▸ PROBLEM DETAILS: Check each line of the data below for the string "error", then report how many lines have it and nothing else.

▸ RECORDS SHOWN:
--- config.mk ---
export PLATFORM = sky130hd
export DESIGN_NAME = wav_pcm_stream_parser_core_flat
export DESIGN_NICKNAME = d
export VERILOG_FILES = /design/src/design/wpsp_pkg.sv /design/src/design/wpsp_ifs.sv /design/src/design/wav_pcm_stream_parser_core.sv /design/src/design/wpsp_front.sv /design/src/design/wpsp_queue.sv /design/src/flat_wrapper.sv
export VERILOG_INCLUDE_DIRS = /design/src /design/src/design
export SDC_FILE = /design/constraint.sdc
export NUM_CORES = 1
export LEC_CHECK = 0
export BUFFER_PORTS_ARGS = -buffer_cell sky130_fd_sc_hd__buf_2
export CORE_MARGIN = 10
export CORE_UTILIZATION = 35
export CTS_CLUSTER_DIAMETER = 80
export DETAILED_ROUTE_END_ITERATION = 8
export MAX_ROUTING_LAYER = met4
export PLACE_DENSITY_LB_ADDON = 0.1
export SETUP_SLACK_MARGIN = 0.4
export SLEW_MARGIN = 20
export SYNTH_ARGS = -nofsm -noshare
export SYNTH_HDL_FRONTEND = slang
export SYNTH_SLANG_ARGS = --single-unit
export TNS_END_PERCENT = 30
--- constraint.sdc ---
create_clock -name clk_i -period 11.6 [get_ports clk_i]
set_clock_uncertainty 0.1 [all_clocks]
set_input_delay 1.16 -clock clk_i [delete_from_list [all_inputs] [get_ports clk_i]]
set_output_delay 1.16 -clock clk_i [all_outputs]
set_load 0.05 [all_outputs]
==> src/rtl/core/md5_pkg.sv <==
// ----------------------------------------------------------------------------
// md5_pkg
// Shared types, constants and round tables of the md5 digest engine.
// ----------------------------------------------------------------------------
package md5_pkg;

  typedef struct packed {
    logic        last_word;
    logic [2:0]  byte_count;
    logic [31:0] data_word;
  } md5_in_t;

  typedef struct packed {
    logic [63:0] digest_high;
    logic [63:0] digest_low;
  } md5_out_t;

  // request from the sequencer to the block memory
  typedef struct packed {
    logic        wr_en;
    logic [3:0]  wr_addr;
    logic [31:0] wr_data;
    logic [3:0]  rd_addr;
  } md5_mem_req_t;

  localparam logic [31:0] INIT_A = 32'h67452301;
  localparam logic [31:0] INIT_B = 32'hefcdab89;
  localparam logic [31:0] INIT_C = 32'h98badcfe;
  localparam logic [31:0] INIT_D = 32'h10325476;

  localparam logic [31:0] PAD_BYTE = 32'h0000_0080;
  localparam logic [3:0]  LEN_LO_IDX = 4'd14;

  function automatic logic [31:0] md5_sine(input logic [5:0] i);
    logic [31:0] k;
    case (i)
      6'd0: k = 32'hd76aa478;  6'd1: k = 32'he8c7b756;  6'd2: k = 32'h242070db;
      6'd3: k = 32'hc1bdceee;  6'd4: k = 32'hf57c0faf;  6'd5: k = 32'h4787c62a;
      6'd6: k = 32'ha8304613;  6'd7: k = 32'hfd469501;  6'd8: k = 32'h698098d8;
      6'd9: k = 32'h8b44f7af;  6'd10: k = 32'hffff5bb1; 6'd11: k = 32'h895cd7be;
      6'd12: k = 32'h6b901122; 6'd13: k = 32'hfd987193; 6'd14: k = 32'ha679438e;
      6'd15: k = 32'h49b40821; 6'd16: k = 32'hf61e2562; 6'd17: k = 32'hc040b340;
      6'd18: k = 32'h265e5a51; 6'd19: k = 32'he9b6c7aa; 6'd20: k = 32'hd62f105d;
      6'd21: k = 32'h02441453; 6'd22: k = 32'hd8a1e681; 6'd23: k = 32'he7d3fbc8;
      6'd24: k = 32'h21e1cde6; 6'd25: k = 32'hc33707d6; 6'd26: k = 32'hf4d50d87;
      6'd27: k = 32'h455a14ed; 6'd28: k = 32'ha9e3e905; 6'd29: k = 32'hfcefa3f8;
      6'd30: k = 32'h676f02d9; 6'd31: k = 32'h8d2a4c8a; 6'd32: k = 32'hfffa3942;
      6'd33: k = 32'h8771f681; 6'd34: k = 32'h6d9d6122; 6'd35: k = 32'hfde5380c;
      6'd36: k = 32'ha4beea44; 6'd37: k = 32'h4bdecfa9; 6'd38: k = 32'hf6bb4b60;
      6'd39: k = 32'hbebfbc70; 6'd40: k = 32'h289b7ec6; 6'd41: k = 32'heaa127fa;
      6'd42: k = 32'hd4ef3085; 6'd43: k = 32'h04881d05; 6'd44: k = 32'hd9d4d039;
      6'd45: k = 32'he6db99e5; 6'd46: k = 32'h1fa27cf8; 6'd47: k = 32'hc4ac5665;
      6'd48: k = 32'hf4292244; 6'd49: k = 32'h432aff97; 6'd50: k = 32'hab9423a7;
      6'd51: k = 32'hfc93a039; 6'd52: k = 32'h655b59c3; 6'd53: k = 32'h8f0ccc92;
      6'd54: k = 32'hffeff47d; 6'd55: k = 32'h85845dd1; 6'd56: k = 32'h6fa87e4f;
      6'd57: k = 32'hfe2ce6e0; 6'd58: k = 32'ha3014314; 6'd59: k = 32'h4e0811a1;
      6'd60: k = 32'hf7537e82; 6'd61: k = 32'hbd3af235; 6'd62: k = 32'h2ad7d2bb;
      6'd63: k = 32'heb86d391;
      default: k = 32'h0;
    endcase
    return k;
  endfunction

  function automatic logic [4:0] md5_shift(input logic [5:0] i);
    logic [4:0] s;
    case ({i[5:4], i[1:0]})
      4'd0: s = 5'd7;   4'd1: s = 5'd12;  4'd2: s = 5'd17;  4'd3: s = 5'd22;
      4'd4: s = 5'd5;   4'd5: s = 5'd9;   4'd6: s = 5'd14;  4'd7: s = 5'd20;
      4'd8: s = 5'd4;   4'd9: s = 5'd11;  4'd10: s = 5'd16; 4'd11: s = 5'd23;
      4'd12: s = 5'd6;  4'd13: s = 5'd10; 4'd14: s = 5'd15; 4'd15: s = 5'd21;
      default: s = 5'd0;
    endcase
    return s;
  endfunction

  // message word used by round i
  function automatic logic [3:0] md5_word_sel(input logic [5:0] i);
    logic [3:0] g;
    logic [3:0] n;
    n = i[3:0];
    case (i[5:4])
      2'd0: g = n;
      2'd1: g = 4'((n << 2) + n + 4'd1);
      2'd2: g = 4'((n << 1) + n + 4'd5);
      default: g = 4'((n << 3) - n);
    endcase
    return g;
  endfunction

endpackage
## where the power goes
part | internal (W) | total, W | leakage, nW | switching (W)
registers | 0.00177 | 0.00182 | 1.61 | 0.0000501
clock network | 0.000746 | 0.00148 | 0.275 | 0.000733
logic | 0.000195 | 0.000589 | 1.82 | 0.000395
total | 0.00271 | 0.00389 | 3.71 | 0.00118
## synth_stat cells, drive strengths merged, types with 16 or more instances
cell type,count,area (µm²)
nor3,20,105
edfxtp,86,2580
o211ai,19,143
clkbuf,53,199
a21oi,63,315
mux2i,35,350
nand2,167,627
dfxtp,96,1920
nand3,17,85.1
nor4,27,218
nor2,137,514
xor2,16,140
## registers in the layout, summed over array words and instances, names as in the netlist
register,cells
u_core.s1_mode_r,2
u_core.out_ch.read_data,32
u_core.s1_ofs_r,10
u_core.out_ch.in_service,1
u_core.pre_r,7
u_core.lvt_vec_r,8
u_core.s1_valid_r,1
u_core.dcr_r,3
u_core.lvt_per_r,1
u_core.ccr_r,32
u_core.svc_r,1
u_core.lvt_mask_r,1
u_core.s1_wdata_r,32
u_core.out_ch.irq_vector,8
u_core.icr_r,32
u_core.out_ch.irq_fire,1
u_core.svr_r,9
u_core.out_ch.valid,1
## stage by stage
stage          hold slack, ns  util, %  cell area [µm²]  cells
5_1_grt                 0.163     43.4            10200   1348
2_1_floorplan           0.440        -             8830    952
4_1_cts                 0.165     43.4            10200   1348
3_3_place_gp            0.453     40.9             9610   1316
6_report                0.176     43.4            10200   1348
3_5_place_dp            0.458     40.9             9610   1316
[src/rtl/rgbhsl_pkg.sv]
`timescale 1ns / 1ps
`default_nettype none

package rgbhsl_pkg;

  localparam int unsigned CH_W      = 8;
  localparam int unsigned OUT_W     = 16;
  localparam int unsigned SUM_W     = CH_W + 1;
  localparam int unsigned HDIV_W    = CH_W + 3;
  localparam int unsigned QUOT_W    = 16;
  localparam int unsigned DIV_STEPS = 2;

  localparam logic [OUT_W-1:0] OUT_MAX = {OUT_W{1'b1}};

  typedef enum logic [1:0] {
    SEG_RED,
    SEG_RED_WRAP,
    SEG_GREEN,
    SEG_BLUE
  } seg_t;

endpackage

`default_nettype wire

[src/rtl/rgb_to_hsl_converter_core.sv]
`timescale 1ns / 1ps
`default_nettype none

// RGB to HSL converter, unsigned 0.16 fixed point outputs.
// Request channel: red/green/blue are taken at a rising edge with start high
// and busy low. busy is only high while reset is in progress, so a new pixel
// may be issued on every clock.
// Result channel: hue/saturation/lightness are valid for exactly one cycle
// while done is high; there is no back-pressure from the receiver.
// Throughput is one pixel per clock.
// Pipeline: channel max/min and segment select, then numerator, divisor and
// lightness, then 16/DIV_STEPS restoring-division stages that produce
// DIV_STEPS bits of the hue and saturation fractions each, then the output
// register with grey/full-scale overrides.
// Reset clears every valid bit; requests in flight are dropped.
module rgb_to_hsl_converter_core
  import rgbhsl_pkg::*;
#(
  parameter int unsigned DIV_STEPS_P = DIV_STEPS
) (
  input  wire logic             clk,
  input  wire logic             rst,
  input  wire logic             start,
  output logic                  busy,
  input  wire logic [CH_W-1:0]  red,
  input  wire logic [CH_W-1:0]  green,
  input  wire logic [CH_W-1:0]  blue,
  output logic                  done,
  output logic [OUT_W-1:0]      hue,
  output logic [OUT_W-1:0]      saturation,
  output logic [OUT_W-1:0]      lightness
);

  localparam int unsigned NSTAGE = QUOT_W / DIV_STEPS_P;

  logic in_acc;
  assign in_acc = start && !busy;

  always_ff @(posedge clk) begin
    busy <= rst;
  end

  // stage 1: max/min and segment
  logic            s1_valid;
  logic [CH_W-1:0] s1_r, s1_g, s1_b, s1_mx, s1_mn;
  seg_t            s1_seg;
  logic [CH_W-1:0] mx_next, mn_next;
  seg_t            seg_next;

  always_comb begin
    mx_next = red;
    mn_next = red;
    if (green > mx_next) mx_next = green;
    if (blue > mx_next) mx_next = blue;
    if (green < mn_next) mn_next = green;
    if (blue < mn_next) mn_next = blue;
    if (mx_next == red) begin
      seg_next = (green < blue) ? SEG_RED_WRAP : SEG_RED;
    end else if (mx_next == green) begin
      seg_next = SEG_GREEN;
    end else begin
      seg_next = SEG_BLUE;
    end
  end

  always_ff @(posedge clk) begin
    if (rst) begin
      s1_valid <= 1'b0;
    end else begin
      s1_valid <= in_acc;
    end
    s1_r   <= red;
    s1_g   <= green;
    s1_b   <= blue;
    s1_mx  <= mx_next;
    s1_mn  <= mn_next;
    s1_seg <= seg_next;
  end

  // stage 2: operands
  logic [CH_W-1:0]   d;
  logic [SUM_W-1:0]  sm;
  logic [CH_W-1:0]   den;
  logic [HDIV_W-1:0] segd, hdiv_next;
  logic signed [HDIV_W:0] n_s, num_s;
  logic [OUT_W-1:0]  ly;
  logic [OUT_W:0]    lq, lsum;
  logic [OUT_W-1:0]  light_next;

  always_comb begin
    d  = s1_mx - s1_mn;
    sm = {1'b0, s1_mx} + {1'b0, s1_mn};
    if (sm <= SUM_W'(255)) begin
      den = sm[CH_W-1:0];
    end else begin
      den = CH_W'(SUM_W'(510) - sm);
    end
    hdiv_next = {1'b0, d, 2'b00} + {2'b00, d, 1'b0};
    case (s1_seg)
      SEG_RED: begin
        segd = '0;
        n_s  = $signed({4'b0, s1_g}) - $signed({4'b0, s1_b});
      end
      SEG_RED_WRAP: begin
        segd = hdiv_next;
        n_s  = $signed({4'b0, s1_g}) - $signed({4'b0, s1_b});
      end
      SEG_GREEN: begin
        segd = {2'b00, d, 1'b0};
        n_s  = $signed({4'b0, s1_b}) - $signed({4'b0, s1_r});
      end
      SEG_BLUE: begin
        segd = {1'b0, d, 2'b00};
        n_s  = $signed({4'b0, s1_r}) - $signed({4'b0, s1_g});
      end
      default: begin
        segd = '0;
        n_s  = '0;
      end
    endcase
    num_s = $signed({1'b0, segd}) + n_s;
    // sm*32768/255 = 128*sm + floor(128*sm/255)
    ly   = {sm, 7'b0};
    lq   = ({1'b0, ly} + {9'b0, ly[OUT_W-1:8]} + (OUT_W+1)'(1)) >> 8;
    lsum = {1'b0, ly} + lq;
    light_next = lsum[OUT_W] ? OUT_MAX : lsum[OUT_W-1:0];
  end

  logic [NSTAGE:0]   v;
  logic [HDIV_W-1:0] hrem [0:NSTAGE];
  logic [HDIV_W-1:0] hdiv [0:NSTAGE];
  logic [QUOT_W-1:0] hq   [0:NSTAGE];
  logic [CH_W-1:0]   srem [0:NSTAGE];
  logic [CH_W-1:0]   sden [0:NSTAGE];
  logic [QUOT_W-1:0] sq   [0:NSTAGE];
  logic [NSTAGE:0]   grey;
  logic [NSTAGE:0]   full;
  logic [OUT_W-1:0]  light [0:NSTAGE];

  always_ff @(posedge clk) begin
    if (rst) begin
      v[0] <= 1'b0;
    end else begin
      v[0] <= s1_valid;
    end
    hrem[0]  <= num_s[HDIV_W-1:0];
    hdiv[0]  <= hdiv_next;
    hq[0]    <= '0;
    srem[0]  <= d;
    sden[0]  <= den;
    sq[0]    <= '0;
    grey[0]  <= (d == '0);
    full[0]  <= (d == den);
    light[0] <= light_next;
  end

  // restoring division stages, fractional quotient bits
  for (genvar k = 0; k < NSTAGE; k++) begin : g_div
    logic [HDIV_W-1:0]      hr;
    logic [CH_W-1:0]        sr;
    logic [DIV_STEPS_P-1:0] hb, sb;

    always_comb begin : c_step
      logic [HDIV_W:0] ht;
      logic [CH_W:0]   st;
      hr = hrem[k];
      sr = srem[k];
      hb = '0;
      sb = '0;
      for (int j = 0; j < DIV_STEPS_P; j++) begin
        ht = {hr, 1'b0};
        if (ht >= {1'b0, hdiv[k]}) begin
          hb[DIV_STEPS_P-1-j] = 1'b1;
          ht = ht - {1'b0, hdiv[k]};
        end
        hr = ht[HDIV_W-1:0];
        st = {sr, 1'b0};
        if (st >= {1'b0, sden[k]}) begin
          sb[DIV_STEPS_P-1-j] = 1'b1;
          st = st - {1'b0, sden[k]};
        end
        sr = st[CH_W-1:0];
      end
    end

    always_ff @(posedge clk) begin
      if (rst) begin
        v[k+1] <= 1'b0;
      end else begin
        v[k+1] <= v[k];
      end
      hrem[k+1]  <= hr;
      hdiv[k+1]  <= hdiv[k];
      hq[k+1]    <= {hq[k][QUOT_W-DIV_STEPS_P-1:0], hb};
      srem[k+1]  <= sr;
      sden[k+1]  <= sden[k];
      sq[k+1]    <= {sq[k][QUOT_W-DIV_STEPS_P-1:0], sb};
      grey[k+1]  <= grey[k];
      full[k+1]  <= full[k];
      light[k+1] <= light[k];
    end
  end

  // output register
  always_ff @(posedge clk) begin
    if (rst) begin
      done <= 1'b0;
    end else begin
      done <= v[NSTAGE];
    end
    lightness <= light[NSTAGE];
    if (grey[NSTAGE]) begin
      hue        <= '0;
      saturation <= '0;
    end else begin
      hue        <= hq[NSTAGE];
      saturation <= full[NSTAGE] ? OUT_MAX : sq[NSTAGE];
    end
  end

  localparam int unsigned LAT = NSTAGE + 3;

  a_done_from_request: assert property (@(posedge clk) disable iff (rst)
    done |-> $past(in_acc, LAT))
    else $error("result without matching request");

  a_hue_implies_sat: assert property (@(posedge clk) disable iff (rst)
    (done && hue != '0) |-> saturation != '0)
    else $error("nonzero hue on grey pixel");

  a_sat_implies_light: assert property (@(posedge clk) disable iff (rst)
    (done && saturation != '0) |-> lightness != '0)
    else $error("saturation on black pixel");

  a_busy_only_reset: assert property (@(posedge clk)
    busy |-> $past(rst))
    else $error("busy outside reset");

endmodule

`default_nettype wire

▸ YOUR SOLUTION: 4